Auf den Fassadenstützen liegen in den Regelgeschossen 52 cm hohe und 25,5 cm breite BauBuche-Träger auf. Seitlich mit Schraubenpressklebung befestigte BauBuche-Anleimer (6 cm x 12 cm) dienen als Auflager für die BSH-Elemente der HBV-Decken. Als Maßnahme gegen ein Verdrehen unter hohem Lasteintrag dienen im Abstand von jeweils 1 m sowie beidseitig der Stützen eingelegte Bewehrungseisen (2 cm Durchmesser, 1,50 m Länge). Diese sind mit Kopfplatten (110 x 110 x 15 mm) und Schrauben an den Trägeraußenseiten fixiert und verbinden diese mit dem Aufbeton. Die Randträger unterhalb der Attika weisen aufgrund der höheren Belastung größere Dimensionen (bis zu 96 cm x 31,5 cm) auf und sind in Teilbereichen zudem mit einer Überhöhung von 15 mm gefertigt worden.
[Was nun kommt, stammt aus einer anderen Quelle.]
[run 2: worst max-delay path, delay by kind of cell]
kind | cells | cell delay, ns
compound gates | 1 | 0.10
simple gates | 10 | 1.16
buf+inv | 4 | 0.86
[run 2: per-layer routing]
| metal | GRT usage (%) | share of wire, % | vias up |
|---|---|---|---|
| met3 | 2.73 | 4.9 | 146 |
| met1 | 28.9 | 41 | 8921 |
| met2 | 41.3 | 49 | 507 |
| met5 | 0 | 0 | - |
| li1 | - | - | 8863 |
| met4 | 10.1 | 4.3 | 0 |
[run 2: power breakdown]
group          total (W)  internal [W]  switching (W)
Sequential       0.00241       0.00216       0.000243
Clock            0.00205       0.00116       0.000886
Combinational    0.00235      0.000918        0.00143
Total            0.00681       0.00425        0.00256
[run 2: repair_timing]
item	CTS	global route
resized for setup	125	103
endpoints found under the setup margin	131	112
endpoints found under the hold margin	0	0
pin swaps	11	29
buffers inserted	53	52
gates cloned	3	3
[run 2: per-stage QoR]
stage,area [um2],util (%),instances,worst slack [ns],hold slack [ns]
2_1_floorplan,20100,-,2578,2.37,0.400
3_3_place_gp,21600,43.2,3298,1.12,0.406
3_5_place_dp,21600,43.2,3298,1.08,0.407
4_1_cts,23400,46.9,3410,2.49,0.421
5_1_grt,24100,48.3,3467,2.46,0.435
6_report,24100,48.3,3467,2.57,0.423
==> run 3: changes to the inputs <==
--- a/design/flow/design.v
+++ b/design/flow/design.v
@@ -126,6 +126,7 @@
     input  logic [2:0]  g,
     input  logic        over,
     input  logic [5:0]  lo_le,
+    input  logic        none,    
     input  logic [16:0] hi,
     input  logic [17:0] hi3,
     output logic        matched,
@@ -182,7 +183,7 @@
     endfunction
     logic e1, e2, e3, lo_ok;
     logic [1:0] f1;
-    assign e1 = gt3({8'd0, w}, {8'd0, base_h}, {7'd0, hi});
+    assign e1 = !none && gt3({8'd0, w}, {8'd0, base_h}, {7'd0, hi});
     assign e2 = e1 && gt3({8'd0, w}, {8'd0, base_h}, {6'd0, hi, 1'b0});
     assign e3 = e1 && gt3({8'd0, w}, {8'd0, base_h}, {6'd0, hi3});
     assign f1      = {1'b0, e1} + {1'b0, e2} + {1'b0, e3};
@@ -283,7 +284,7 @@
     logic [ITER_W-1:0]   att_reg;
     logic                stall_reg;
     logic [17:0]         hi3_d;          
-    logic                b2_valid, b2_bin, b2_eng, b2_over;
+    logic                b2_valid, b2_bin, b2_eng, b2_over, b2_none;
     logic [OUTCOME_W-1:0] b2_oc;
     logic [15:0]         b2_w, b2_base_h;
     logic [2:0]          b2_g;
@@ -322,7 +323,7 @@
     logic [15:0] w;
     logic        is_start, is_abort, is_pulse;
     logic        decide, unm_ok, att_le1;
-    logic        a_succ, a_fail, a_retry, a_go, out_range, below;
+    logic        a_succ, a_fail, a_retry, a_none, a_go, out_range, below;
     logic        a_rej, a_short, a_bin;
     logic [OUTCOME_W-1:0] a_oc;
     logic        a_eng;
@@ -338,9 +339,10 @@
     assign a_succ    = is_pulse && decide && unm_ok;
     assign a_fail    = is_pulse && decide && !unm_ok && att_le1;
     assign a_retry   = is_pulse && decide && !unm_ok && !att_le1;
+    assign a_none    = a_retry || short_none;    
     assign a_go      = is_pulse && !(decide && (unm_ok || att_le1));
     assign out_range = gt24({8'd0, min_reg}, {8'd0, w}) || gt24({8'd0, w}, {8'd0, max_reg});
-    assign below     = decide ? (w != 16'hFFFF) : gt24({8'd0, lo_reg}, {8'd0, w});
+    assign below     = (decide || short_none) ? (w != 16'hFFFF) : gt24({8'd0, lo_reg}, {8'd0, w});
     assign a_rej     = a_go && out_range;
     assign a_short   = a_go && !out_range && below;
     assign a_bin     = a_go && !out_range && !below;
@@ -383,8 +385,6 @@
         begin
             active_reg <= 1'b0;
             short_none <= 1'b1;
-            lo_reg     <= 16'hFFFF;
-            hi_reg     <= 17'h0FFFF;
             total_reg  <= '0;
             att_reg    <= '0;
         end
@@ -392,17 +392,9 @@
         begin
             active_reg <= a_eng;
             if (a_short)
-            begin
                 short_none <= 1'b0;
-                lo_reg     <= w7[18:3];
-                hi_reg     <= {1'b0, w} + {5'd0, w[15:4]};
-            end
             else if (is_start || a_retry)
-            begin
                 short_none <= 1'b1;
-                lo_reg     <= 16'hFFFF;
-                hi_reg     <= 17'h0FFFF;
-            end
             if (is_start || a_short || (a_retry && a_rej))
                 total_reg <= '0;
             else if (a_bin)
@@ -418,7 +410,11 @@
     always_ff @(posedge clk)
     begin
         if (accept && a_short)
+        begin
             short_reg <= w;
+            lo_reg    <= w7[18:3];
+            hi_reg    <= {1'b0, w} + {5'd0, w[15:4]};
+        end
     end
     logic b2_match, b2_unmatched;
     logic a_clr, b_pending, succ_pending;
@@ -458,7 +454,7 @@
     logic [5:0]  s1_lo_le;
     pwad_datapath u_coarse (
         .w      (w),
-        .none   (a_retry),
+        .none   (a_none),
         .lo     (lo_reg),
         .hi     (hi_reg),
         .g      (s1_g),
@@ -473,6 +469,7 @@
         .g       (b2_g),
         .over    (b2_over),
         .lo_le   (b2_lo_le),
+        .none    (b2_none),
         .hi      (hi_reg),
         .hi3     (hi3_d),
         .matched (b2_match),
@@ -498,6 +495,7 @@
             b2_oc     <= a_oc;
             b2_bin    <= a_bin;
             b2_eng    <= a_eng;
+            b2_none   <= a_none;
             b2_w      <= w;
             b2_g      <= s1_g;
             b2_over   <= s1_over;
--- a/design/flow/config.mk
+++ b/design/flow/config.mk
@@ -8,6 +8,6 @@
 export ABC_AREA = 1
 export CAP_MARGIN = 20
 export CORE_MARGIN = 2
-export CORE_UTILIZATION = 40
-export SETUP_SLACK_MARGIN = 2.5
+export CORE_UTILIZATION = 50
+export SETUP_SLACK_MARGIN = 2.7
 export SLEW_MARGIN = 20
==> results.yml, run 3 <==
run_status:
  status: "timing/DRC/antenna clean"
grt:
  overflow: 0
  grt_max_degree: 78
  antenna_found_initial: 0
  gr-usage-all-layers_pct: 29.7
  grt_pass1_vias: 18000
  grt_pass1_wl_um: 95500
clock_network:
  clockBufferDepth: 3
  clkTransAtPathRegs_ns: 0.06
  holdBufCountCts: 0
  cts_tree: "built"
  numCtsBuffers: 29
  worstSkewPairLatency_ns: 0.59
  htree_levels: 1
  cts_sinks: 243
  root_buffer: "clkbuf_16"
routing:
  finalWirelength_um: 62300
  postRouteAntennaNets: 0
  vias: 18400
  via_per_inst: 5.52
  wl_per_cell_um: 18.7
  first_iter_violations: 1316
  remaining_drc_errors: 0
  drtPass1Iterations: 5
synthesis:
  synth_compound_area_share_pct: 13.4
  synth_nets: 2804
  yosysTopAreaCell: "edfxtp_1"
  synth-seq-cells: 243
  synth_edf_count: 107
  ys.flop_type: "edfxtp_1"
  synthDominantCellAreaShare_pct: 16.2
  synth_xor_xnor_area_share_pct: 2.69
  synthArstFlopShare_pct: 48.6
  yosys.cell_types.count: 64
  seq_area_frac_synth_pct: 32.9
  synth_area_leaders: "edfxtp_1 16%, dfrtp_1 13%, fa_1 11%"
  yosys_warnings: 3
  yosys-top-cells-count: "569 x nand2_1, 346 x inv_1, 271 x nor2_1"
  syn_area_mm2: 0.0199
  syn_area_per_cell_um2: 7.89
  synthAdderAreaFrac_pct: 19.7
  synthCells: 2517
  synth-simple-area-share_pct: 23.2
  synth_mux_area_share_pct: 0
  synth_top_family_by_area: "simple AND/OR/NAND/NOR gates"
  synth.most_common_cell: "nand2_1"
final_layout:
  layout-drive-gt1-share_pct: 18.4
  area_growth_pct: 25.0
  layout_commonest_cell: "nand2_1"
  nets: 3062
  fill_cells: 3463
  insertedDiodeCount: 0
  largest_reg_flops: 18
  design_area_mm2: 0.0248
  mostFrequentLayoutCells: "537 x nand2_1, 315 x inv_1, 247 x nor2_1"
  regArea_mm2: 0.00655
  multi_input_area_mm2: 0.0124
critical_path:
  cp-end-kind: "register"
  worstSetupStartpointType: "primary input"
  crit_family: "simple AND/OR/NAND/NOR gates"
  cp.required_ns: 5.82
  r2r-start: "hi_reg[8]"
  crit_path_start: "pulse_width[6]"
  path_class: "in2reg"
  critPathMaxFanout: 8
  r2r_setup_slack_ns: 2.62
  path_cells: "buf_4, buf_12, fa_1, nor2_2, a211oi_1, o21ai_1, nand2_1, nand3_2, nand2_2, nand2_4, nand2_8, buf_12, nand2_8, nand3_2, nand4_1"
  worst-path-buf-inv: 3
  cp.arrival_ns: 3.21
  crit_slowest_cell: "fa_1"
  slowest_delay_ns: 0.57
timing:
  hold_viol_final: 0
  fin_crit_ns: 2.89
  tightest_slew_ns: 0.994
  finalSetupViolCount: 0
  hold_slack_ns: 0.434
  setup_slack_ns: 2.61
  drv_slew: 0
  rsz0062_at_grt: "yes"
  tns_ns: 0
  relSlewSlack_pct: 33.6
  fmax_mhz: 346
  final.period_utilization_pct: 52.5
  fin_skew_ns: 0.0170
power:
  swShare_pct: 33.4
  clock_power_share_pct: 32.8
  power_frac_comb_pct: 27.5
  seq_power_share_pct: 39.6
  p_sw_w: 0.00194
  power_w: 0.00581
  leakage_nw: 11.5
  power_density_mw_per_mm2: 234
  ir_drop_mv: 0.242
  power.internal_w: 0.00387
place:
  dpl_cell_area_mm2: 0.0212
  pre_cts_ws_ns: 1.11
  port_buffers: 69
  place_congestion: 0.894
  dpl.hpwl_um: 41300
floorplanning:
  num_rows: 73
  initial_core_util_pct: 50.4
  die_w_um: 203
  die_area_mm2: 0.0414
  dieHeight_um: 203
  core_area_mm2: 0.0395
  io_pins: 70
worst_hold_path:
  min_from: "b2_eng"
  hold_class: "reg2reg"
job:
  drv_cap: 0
Context: an optimization exercise on an open-source flow, tuned for small area, a short achievable clock period and few clock cycles. The choices shown serve that exercise and are no tape-out recipe. At most, simulation tests tie the RTL to the original design; equivalence was not proved.

==> inputs of build 17 <==
==> flow/design.v <==
package int_arith_pkg;
  parameter int WIDTH       = 32;  
  parameter int MUL_LATENCY = 3;   
  typedef logic [WIDTH-1:0]   word_t;
  typedef logic [2*WIDTH-1:0] dword_t;  
  typedef enum logic [2:0] {
    OP_ADD      = 3'd0,
    OP_MUL_LO   = 3'd1,  
    OP_MUL_HI_U = 3'd2,
    OP_MUL_HI_S = 3'd3,
    OP_DIV_U    = 3'd4,
    OP_DIV_S    = 3'd5,
    OP_REM_U    = 3'd6,
    OP_REM_S    = 3'd7
  } op_e;
  typedef struct packed {
    word_t sum;
    logic  carry;     
    logic  overflow;  
  } add_res_t;
  typedef struct packed {
    word_t quotient;
    word_t remainder;
    logic  div_zero;
  } divmod_res_t;
endpackage
module arith_unit (
  input  logic        clk,
  input  logic        ar,
  input  logic        req,
  input  logic [2:0]  op,
  input  logic [31:0] a,
  input  logic [31:0] b,
  output logic        ack,
  output logic        busy,
  output logic [31:0] result,
  output logic        carry,
  output logic        overflow,
  output logic        div_zero
);
  localparam logic [2:0] OP_ADD      = 3'd0;
  localparam logic [2:0] OP_MUL_HI_U = 3'd2;
  localparam logic [2:0] OP_MUL_HI_S = 3'd3;
  logic s_add;    
  logic s_mul;    
  logic s_mfix;   
  logic s_dabs;   
  logic s_nabs;   
  logic s_algn;   
  logic s_div;    
  logic s_rfix;   
  logic s_neg;    
  logic [4:0]  cnt_q;    
  logic [33:0] x_q;      
  logic [31:0] y_q;      
  logic [34:0] z_q;      
  logic        yb_q;     
  logic        nn_q;     
  logic        nd_q;     
  logic        q_op_q;   
  logic        hi_q;     
  logic        hiu_q;    
  logic        a_zero_q;  
  logic        b_x1_q;    
  logic        b_x2_q;    
  logic        b_y_q;     
  logic        b_z_q;     
  logic        inv_q;     
  logic        c_x1_q;    
  logic        c_x2_q;    
  logic        c_inv_q;   
  logic accept;
  assign accept = req && !busy;
  logic [36:0] x1, x2, opa, opb, opc, csa_s, csa_c, s;
  assign x1  = {{3{x_q[33]}}, x_q};
  assign x2  = {{2{x_q[33]}}, x_q, 1'b0};
  assign opa = a_zero_q ? '0 : {{2{z_q[34]}}, z_q};
  assign opb = (({37{b_x1_q}} & x1) | ({37{b_x2_q}} & x2) |
                ({37{b_y_q}} & {5'b0, y_q}) | ({37{b_z_q}} & {{2{z_q[34]}}, z_q})) ^
               {37{inv_q}};
  assign opc = {(({35{c_x1_q}} & x1[34:0]) | ({35{c_x2_q}} & x2[34:0])) ^ {35{c_inv_q}},
                c_inv_q, c_inv_q};
  assign csa_s = opa ^ opb ^ opc;
  assign csa_c = {(opa[35:0] & opb[35:0]) | (opa[35:0] & opc[35:0]) |
                  (opb[35:0] & opc[35:0]), c_inv_q};
  assign s   = csa_s + csa_c + 37'(inv_q);
  logic [31:0] smear;  
  logic        grow;
  always_comb begin
    smear = z_q[31:0];
    for (int i = 1; i < 32; i = i * 2) smear = smear | (smear >> i);
  end
  assign grow = (({x_q, 2'b0} & ~{4'b0, smear}) == '0) && (cnt_q < 5'd30);
  logic mul_last;
  logic div_last;
  logic neg_q_ok;   
  assign mul_last = (cnt_q[3:0] == 4'd0);
  assign div_last = (cnt_q == 5'd0);
  assign neg_q_ok = (nn_q ^ nd_q) && !div_zero;
  logic finish;
  logic n_add, n_mul, n_mfix, n_dabs, n_nabs, n_algn, n_div, n_rfix, n_neg;
  always_comb begin
    if (accept) begin
      n_add  = (op == OP_ADD);
      n_mul  = (op != OP_ADD) && !op[2];
      n_mfix = 1'b0;
      n_dabs = op[2] && op[0] && b[31];
      n_nabs = op[2] && op[0] && !b[31] && a[31];
      n_algn = op[2] && !(op[0] && (a[31] || b[31]));
      n_div  = 1'b0;
      n_rfix = 1'b0;
      n_neg  = 1'b0;
    end else begin
      n_add  = 1'b0;
      n_mul  = s_mul && !mul_last;
      n_mfix = s_mul && mul_last && hi_q;
      n_dabs = 1'b0;
      n_nabs = s_dabs && nn_q;
      n_algn = (s_dabs && !nn_q) || s_nabs || (s_algn && grow);
      n_div  = (s_algn && !grow) || (s_div && !div_last);
      n_rfix = s_div && div_last && !q_op_q;
      n_neg  = (s_div && div_last && q_op_q && neg_q_ok) || (s_rfix && nn_q);
    end
    finish = s_add || s_mfix || s_neg ||
             (s_mul && mul_last && !hi_q) ||
             (s_div && div_last && q_op_q && !neg_q_ok) ||
             (s_rfix && !nn_q);
  end
  logic [4:0] bo_bits;
  logic       bo_one, bo_two, bo_neg;
  logic       bc_one, bc_two, bc_neg;
  assign bo_bits = accept ? {a[3:0], 1'b0} : {y_q[7:4], y_q[3]};
  assign bo_neg  = bo_bits[2] && !(bo_bits[1] && bo_bits[0]);
  assign bo_one  = bo_bits[1] ^ bo_bits[0];
  assign bo_two  = (bo_bits[2] & ~bo_bits[1] & ~bo_bits[0]) |
                   (~bo_bits[2] & bo_bits[1] & bo_bits[0]);
  assign bc_neg  = bo_bits[4] && !(bo_bits[3] && bo_bits[2]);
  assign bc_one  = bo_bits[3] ^ bo_bits[2];
  assign bc_two  = (bo_bits[4] & ~bo_bits[3] & ~bo_bits[2]) |
                   (~bo_bits[4] & bo_bits[3] & bo_bits[2]);
  always_ff @(posedge clk or posedge ar) begin
    if (ar) begin
      busy   <= 1'b0;
      ack    <= 1'b0;
      s_add  <= 1'b0;
      s_mul  <= 1'b0;
      s_mfix <= 1'b0;
      s_dabs <= 1'b0;
      s_nabs <= 1'b0;
      s_algn <= 1'b0;
      s_div  <= 1'b0;
      s_rfix <= 1'b0;
      s_neg  <= 1'b0;
    end else begin
      ack    <= finish;
      if (accept)      busy <= 1'b1;
      else if (finish) busy <= 1'b0;
      s_add  <= n_add;
      s_mul  <= n_mul;
      s_mfix <= n_mfix;
      s_dabs <= n_dabs;
      s_nabs <= n_nabs;
      s_algn <= n_algn;
      s_div  <= n_div;
      s_rfix <= n_rfix;
      s_neg  <= n_neg;
    end
  end
  always_ff @(posedge clk) begin
    a_zero_q <= n_dabs || n_nabs || n_neg;
    b_x1_q   <= n_add || (n_mul && bo_one) || (n_mfix && hiu_q && y_q[3]) ||
                n_dabs || n_div || (n_rfix && s[34]);
    b_x2_q   <= (n_mul && bo_two) || n_algn;
    b_y_q    <= n_neg && q_op_q;
    b_z_q    <= n_nabs || (n_neg && !q_op_q);
    inv_q    <= (n_mul && bo_neg) || n_dabs || n_nabs || n_neg || n_algn ||
                (n_div && !s[34]);
    c_x1_q   <= n_mul && bc_one;
    c_x2_q   <= n_mul && bc_two;
    c_inv_q  <= n_mul && bc_neg;
  end
  logic z_sum;   
  logic y_sum;   
  logic q_step;  
  assign q_step = (s_algn && !grow) || s_div;
  assign z_sum  = s_nabs || q_step || (s_rfix && nn_q);
  assign y_sum  = s_add || s_mfix || (s_rfix && !nn_q) || s_neg;
  always_ff @(posedge clk) begin
    if (!busy) begin
      q_op_q   <= op[2] && !op[1];
      hi_q     <= (op == OP_MUL_HI_U) || (op == OP_MUL_HI_S);
      hiu_q    <= (op == OP_MUL_HI_U);
      nn_q     <= op[2] && op[0] && a[31];
      nd_q     <= op[2] && op[0] && b[31];
      div_zero <= op[2] && (b == '0);
    end
    if (!busy)                    carry <= 1'b0;
    else if (s_add)               carry <= s[32];
    if (!busy)                    overflow <= 1'b0;
    else if (s_add)               overflow <= (z_q[31] == x_q[31]) && (s[31] != z_q[31]);
    if (!busy)                    x_q <= {{2{(op == OP_MUL_HI_S) && b[31]}}, b};
    else if (s_dabs)              x_q <= {2'b0, s[31:0]};
    else if (s_algn && grow)      x_q <= {x_q[30:0], 3'b0};
    else if (s_div && !div_last)  x_q <= {1'b0, x_q[33:1]};
    if (!busy)                    y_q <= op[2] ? '0 : a;
    else if (s_mul)               y_q <= {s[3:0], y_q[31:4]};
    else if (y_sum)               y_q <= s[31:0];
    else if (q_step)              y_q <= {y_q[30:0], !s[34]};
    if (!busy)                    z_q <= {3'b0, (op == OP_ADD) || op[2] ? a : '0};
    else if (s_mul)               z_q <= {{2{s[36]}}, s[36:4]};
    else if (s_nabs)              z_q <= {3'b0, s[31:0]};
    else if (z_sum)               z_q <= s[34:0];
    if (!busy)                    yb_q <= 1'b0;
    else if (s_mul)               yb_q <= y_q[3];
    if (!busy)                    cnt_q <= op[2] ? 5'd0 : 5'd7;
    else if (s_mul)               cnt_q <= cnt_q - 5'd1;
    else if (s_algn && grow)      cnt_q <= cnt_q + 5'd3;
    else if (s_div && !div_last)  cnt_q <= cnt_q - 5'd1;
  end
  assign result = y_q;
endmodule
In Gebäudemitte sind die Unterzüge mit Regelhöhen von 65 cm bei 31,5 cm Breite dimensioniert, in weniger belasteten Bereichen genügen 40 cm Höhe bei 31,5 cm Breite. Als Auflager für die liegenden BSH-Elemente dienen 20 cm x 6,5 cm tiefe Ausklinkungen in den oberen Randbereichen. Zur Fügung wurde 8 mm Bautoleranz eingeplant, zur Abdichtung des Fließmörtels 8 mm Kompriband. Der Fließmörtel dient wiederum dazu, eine kraftschlüssige Deckenkonstruktion herzustellen. So konnte die HBV-Decke als Durchlaufträger-System berechnet werden.

                                                          

Im Hallenanbau mit den hier vorherrschenden Spannweiten von bis zu 11,80 m kommen die 31,50 cm breiten Unterzüge mit einer Höhe von 84 cm sowie einer Überhöhung von 25 mm zum Einsatz, und konnten im Verbund mit dem Aufbeton zudem als T-Träger berechnet werden. Den Verbund stellen Stahlschubnocken mit Kopfbolzen, die auf die Träger aufgeschraubt wurden, her.

An den Knotenpunkten Stütze/durchlaufender Unterzug erhielten die Unterzüge im Bereich der Stützen durchgesteckte Rundstähle. In Kombination mit Lastverteilungsplatten am Stützenfuß bzw. Stützenkopf konnten die Vertikallasten ohne Querpressung der Holzfasern der Unterzüge direkt von Stütze zu Stütze durchgeleitet werden. Je nach Lasteintrag verbinden ein, zwei oder drei Vollstahlrundprofile mit 80 mm Durchmesser jede Stütze über Kopf- und Fußplatten (d = 30 mm) mit dem entsprechenden Unterzug. Die Länge der Rundstähle berücksichtigt dort, wo HBV-Decken von Unterzug zu Unterzug spannen, auch die Höhe des Aufbetons der späteren HBV-Decke, so dass sie im Holzrohbau jeweils 12 cm über die Unterzüge überstehen.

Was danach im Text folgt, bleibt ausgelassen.